Challenge of the day…seeking ideas on how to build an arbor like structure over a curved patio that is shaped like a grand piano. I have a roof line on one end to start the timbers but will have to rely on posts and stringers for the outside curve. Any ideas?







!http://farm3.static.flickr.com/2740/4120338277_768715f174.jpg(curved patio)
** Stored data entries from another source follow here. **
$ cat config.mk
export PLATFORM = sky130hd
export DESIGN_NAME = pattern_scan_engine
export DESIGN_NICKNAME = d
export VERILOG_FILES = /design/src/rtl/pattern_scan_engine.sv
export SDC_FILE = /design/constraint.sdc
export NUM_CORES = 1
export LEC_CHECK = 0
export ABC_AREA = 0
export BUFFER_PORTS_ARGS = -buffer_cell sky130_fd_sc_hd__buf_2
export CORE_MARGIN = 2
export CORE_UTILIZATION = 36
export DETAILED_ROUTE_END_ITERATION = 16
export PLACE_DENSITY = 0.52
export SLEW_MARGIN = 20
export SYNTH_ARGS = -nofsm -noshare
export SYNTH_HDL_FRONTEND = slang
export SYNTH_SLANG_ARGS = --single-unit
export TNS_END_PERCENT = 1
$ cat constraint.sdc
create_clock -name clk -period 7.1 [get_ports clk]
set_input_delay 1.42 -clock clk [delete_from_list [all_inputs] [get_ports clk]]
set_output_delay 1.42 -clock clk [all_outputs]
set_load 0.02 [all_outputs]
Also, if this is not the right place to ask this question do any of you have suggestions as to where else to post this type of query? I have already posted to HomeRefurbers. Thanks.


----------



## ehegwer (Nov 18, 2009)

I'm thinking two circular arbors instead of one more square/rectangular one, but then my designs always lean towards the modern.


----------



## tallpaul (Feb 12, 2008)

Maybe think about octagonal rather than circular? Hexagon? Pentagon?


----------



## TopamaxSurvivor (May 2, 2008)

How about an elliptical cloud?


----------



## rrdesigns (Sep 4, 2009)

Okay, but how do you frame the curve? I can envision following the curve of the patio now, but I'm concerned that the curve will force me into so many posts it will feel like a jail inside. I would like to keep the posts at a minimum, maybe six or seven and figure out a way to build strength and a curved silhouette into the roof (which will remain rafters only like an arbor). Maybe a lintel assembly with rafters extending beyond to establish the curve?


----------



## a1Jim (Aug 9, 2008)

Hey Beth
Is this patio cover for shade or is it to be water proof.


----------



## TopamaxSurvivor (May 2, 2008)

Build the frame for support and let the curve be a façade.


----------



## sras (Oct 31, 2009)

This is an interesting question. It really depends on what the property owners want. For me, I would consider an arbor that is not conntected to the home. Start about 5 ft from the existing structure and create an arbor that follows the outline of the patio - stopping about 5 ft from the building on the other side. I would make the arbor about 5 - 7 ft wide and explore interesting ways to place the cross pieces on the top (something radial). -- on the other hand, if the property owners are not interested then never mind!


----------



## TopamaxSurvivor (May 2, 2008)

It will be a lot easier to stablize with a connection to the home. A free standing pole structure will require a lot of cross bracing to stand up to the wind.


----------



## jlsmith5963 (Mar 26, 2009)

If it would be acceptable to have only the top 2×2 members to be cut so the mimic the curve, then you could do the following:
Build a right angled structural post and beam system that would support the 2×2 top members, as is typical and then add the cross members running parallel to the wall with the door. Then add a top layer of 2×2 members that run perpendicular to the wall with the door and end at the edge of the patio curve. In order to get the 2×2s cut correctly lay them out directly on the patio adjusting their spacing so it gives you the desired visual effect . Then trim each 2×2 to whatever length the patio is at its location. Once they have all been trimmed mount them on top the cross members using the same spacing. This design would have no actual curved cuts yet the 2×2 as a group would make a strong visual curve that matches the curve of the patio.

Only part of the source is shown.